==> config.mk <==
export PLATFORM = sky130hd
export DESIGN_NAME = mem_arbiter
export DESIGN_NICKNAME = d
export VERILOG_FILES = /design/src/rtl/mem_arbiter.sv
export SDC_FILE = /design/constraint.sdc
export NUM_CORES = 1
export LEC_CHECK = 0
export CAP_MARGIN = 15
export CELL_PAD_IN_SITES_DETAIL_PLACEMENT = 0
export CELL_PAD_IN_SITES_GLOBAL_PLACEMENT = 1
export CORE_MARGIN = 2
export CORE_UTILIZATION = 29
export DETAILED_ROUTE_END_ITERATION = 8
export PLACE_DENSITY = 0.86
export SYNTH_ARGS = -nofsm -noshare
export SYNTH_HDL_FRONTEND = slang
export SYNTH_SLANG_ARGS = --single-unit
==> constraint.sdc <==
create_clock -name clk -period 1.8 [get_ports clk]
set_input_delay 0.27 -clock clk [delete_from_list [all_inputs] [get_ports clk]]
set_output_delay 0.27 -clock clk [all_outputs]
set_load 0.01 [all_outputs]
==> src/rtl/mem_arbiter.sv <==
// Two-port round-robin arbiter in front of a synchronous single-port memory.
// Define MEM_ARB_LOCK_EN to add mN_lock inputs that keep the grant for up to MAX_HOLD ties.
module mem_arbiter #(
  parameter int unsigned MAX_HOLD = 8
) (
  input  logic        clk,
  input  logic        resetn,
  input  logic        m0_req,
  input  logic        m0_we,
  input  logic [31:0] m0_addr,
  input  logic [31:0] m0_wdata,
  output logic        m0_ack,
  output logic [31:0] m0_rdata,
  input  logic        m1_req,
  input  logic        m1_we,
  input  logic [31:0] m1_addr,
  input  logic [31:0] m1_wdata,
  output logic        m1_ack,
  output logic [31:0] m1_rdata,
`ifdef MEM_ARB_LOCK_EN
  input  logic        m0_lock,
  input  logic        m1_lock,
`endif
  output logic [31:0] mem_address,
  output logic [31:0] mem_data_out,
  output logic        mem_we,
  input  logic [31:0] mem_data_in
);

  localparam int unsigned AW     = 32;
  localparam int unsigned DW     = 32;
  localparam int unsigned HOLD_W = 8;

  typedef enum logic [1:0] {
    IDLE    = 2'd0,
    ACCESS  = 2'd1,
    CAPTURE = 2'd2
  } state_t;

  state_t          state_q, state_d;
  logic            last_grant_q, last_grant_d;
  logic            winner_q, winner_d;
  logic [AW-1:0]   addr_q, addr_d;
  logic [DW-1:0]   wdata_q, wdata_d;
  logic            mem_we_q, mem_we_d;
  logic            ack0_q, ack0_d;
  logic            ack1_q, ack1_d;
  logic [DW-1:0]   rdata0_q, rdata0_d;
  logic [DW-1:0]   rdata1_q, rdata1_d;
  logic            pick_c;
  logic            tie_pick_c;

`ifdef MEM_ARB_LOCK_EN
  logic              lock_q, lock_d;
  logic [HOLD_W-1:0] hold_cnt_q, hold_cnt_d;
`else
  // MAX_HOLD only matters when the lock feature is compiled in
  if (MAX_HOLD == 0) begin : g_no_hold
  end
`endif

  // Arbitration: a lone requester wins; a tie goes away from the last grant unless held by lock
  always_comb begin
    tie_pick_c = ~last_grant_q;
`ifdef MEM_ARB_LOCK_EN
    if (lock_q && (hold_cnt_q < HOLD_W'(MAX_HOLD))) tie_pick_c = last_grant_q;
`endif
    if (m0_req && m1_req) pick_c = tie_pick_c;
    else                  pick_c = m1_req;
  end

  // Next-state and registered-output logic
  always_comb begin
    state_d      = state_q;
    last_grant_d = last_grant_q;
    winner_d     = winner_q;
    addr_d       = addr_q;
    wdata_d      = wdata_q;
    mem_we_d     = 1'b0;
    ack0_d       = 1'b0;
    ack1_d       = 1'b0;
    rdata0_d     = rdata0_q;
    rdata1_d     = rdata1_q;
`ifdef MEM_ARB_LOCK_EN
    lock_d       = lock_q;
    hold_cnt_d   = hold_cnt_q;
`endif
    case (state_q)
      IDLE: begin
        if (m0_req || m1_req) begin
          state_d      = ACCESS;
          winner_d     = pick_c;
          last_grant_d = pick_c;
          addr_d       = pick_c ? m1_addr  : m0_addr;
          wdata_d      = pick_c ? m1_wdata : m0_wdata;
          mem_we_d     = pick_c ? m1_we    : m0_we;
`ifdef MEM_ARB_LOCK_EN
          lock_d = pick_c ? m1_lock : m0_lock;
          // hold_cnt counts consecutive grants to the same port, saturating
          if ((pick_c == last_grant_q) && (hold_cnt_q != '0)) begin
            if (hold_cnt_q != '1) hold_cnt_d = hold_cnt_q + HOLD_W'(1);
          end else begin
            hold_cnt_d = HOLD_W'(1);
          end
`endif
        end
      end
      ACCESS: begin
        state_d = CAPTURE;
      end
      CAPTURE: begin
        state_d = IDLE;
        if (winner_q) begin
          ack1_d   = 1'b1;
          rdata1_d = mem_data_in;
        end else begin
          ack0_d   = 1'b1;
          rdata0_d = mem_data_in;
        end
      end
      default: begin
        state_d = IDLE;
      end
    endcase
  end

  always_ff @(posedge clk or negedge resetn) begin
    if (!resetn) begin
      state_q      <= IDLE;
      last_grant_q <= 1'b1;
      winner_q     <= 1'b0;
      addr_q       <= '0;
      wdata_q      <= '0;
      mem_we_q     <= 1'b0;
      ack0_q       <= 1'b0;
      ack1_q       <= 1'b0;
      rdata0_q     <= '0;
      rdata1_q     <= '0;
`ifdef MEM_ARB_LOCK_EN
      lock_q       <= 1'b0;
      hold_cnt_q   <= '0;
`endif
    end else begin
      state_q      <= state_d;
      last_grant_q <= last_grant_d;
      winner_q     <= winner_d;
      addr_q       <= addr_d;
      wdata_q      <= wdata_d;
      mem_we_q     <= mem_we_d;
      ack0_q       <= ack0_d;
      ack1_q       <= ack1_d;
      rdata0_q     <= rdata0_d;
      rdata1_q     <= rdata1_d;
`ifdef MEM_ARB_LOCK_EN
      lock_q       <= lock_d;
      hold_cnt_q   <= hold_cnt_d;
`endif
    end
  end

  assign mem_address  = addr_q;
  assign mem_data_out = wdata_q;
  assign mem_we       = mem_we_q;
  assign m0_ack       = ack0_q;
  assign m1_ack       = ack1_q;
  assign m0_rdata     = rdata0_q;
  assign m1_rdata     = rdata1_q;

endmodule

==> qor.txt <==
final hold slack: 0.325 ns
layout cells sized above 1: 15.1%
Largest delay share family, worst path: buffers and inverters
R2R depth: 3
port buffer count: 296
Sw Share: 34.2%
CTS Buf Count: 17
worst reg2reg setup slack: 0.36 ns
worst reg2reg endpoint: m0_rdata[28]
Critical Path AT: 1.40 ns
Cells after Synth: 512
Yosys reg bits: 135
CTS tree: done
IO Count: 297
Comb power frac: 46.9%
post-CTS setup repair buffer count: 0
Clk network pwr share: 19.9%
DR vias: 5104
synthesized cell area: 5600 µm²
area of the core: 18800 µm²
post-synthesis async set-or-reset flop share: 100%
LEAKAGE: 0.00391 µW
mean post-synth cell area: 10.9 µm²
diode count: 0
Yosys top cell by area: dfrtp_1
CTS Root Cell: clkbuf_16
Avg WL per Cell: 16.8 µm
CTS clock-pin slew for the worst setup and hold paths: 0.07 ns
RSZ-0062 raised after global routing: no
Critical Path RT: 1.53 ns
initial DRC count: 210
Int Pwr: 10900 µW
Hold Vio Cnt, Final: 0
Final Setup Violations: 0
Fill cells: 1728
Max-slew headroom: 74.8%
clock skew: 0.0132 ns
Initial Utilization: 29.7%
Peak VDD IR: 832 µV
Die Area: 20400 µm²
clock buffer depth: 2
fin area: 9570 µm²
Worst Path Max Fanout: 2
most frequent cell after synthesis: dfrtp_1
worst skew pair latency: 0.41 ns
dpl hpwl: 13.1 mm
pwr dens: 1730 nW/µm²
chip width: 143 µm
post-layout min period: 1.67 ns
Worst Hold Class: in -> async
Critical Path Max Stage Delay: 0.57 ns
final RePlAce weighted congestion: 0.787
Post-synth EDFFs: 0
critical path class: reg -> out
Worst setup startpoint: mem_address[13]
R2R Path Start: state_q[0]
Post-CTS Resized: 0
post-synthesis sequential area ratio: 60.4%
Critical Path Sink Type: output port
Synth top area share: 59.9%
Slew Viols, Final: 0
die height: 143 µm
slew at the pin closest to its max-slew limit: 0.378 ns
Critical-path top delay cell: clkdlybuf4s50_1
Synth Net Count: 678
Nets: 973
Synth top cells by count: 134 x dfrtp_1, 131 x nand2_1, 66 x a21oi_1
Switching Power: 5660 µW
CP startpoint kind: flip-flop
hold_buf cts: 1
drt drc: 0
Reg power frac: 33.2%
antenna viol nets, final: 0
GRT Resource Usage Total: 17.7%
Synth cell types: 19
largest net degree at the start of global routing: 68
worst path cell trace: clkdlybuf4s50_1
Buffers & Inverters on Critical Path: 1
Post-DP Area: 9000 µm²
total of max-cap violations: 0
Sink Count: 135
Syn. warnings: 0
top post-synthesis cells by area: dfrtp_1 60%, mux2_2 13%, nand2_1 8.8%
first-pass GRT wire length: 27.7 mm
antenna violations before repair: 0
DR pass1 iterations: 4
final worst-path cycle share: 92.5%
DR vias/cell: 4.73
top_reg_cell synth: dfrtp_1
P&R area growth vs syn: 71.0%
htree depth: 4
Routed WL: 18.2 mm
standard-cell rows: 50
Fmax: 600 MHz
vias in the first global route: 5042
status: finished clean
total gr overflow: 0
setup tns final: 0 ns
[routing by layer]
metal | part of all wire, % | track usage [%]
met2 | 48 | 29.3
met1 | 41 | 21.7
met3 | 8.8 | 6.24
met5 | 0 | 0
met4 | 1.5 | 5.89
[flip-flops by register name, indices dropped and copies added, names as in the netlist]
| register | flops |
|---|---|
| last_grant_q | 1 |
| winner_q | 1 |
| m1_ack | 1 |
| mem_address | 32 |
| m1_rdata | 32 |
| mem_data_out | 32 |
| m0_ack | 1 |
| m0_rdata | 32 |
| mem_we | 1 |
| state_q | 2 |
[stage by stage]
| stage | std cells | utilization (%) | total power (µW) | worst slack, ns |
|---|---|---|---|---|
| finish | 1080 | 50.8 | 16500 | 0.134 |
| global route | 1080 | 50.8 | 17600 | 0.0879 |
| CTS | 1080 | 50.8 | 16700 | 0.100 |
| detailed placement | 1047 | 47.8 | 13400 | 0.0480 |
| global placement | 1047 | 47.8 | 13200 | 0.0963 |
| floorplan | 512 | - | 8820 | 0.397 |
[worst register-to-register path, cell delays in order, from the launching register on]
cell and delay (ns):
dfrtp_1 0.44, nor3b_4 0.25, buf_12 0.24, mux2_2 0.39
[power groups by stage]
stage	Combinational, µW	Sequential (µW)	Clock [µW]
after floorplan	2710	6100	0
final	7750	5480	3290
after global routing	8390	5660	3520
after detailed placement	7860	5520	0
after global placement	7760	5450	0
after CTS	7860	5490	3390
[worst max-delay path by stage]
stage,slack (ns),depth (start not counted),to
finish,0.13,1,mem_address[13]
global route,0.09,1,mem_address[13]
global placement,0.1,5,mem_address[17]
detailed placement,0.05,5,mem_data_out[16]
CTS,0.10,1,mem_address[13]
floorplan,0.40,3,m0_rdata[10]
[placed cells by master, fill, tap and decap left out]
cell and count:
a21bo_2 1, a21boi_4 1, a21oi_1 66, a22o_1 1, a31oi_1 65, buf_12 11, buf_4 9, buf_6 1
clkbuf_16 17, clkdlybuf4s50_1 295, clkinv_4 1, clkinvlp_4 5, dfrtp_1 134, dfstp_2 1, dlygate4sd3_1 1, inv_1 1
inv_2 1, inv_6 7, inv_8 2, mux2_2 64, nand2_1 131, nand3b_1 1, nor2_4 1, nor2b_1 1
nor3b_4 1, or2_2 1
[final cells by class]
cell class	count	area, µm²	area share (%)
clock inverters	15	130	1.36
clock buffers	17	425	4.45
multi-input cells	334	2040	21.3
repair buffers	317	3260	34.1
inverters	2	7.51	0.0785
flip-flops and latches	135	3380	35.3
well taps	260	325	3.40
[kinds of logic (layout without fill, tap and decap cells)]
logic type      count (synthesis)  after routing  synth area share, %
simple gates                  136            136                 9.44
flops                         135            135                 60.4
compound gates                134            134                 13.7
mux                            64             64                 12.9
buf+inv                        43            351                 3.58
No activity file was read; power rests on OpenSTA's default activity.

→ Work instruction: Your task is to copy every line in the entries that holds the string "resetn".

→ Task response:
  input  logic        resetn,
  always_ff @(posedge clk or negedge resetn) begin
    if (!resetn) begin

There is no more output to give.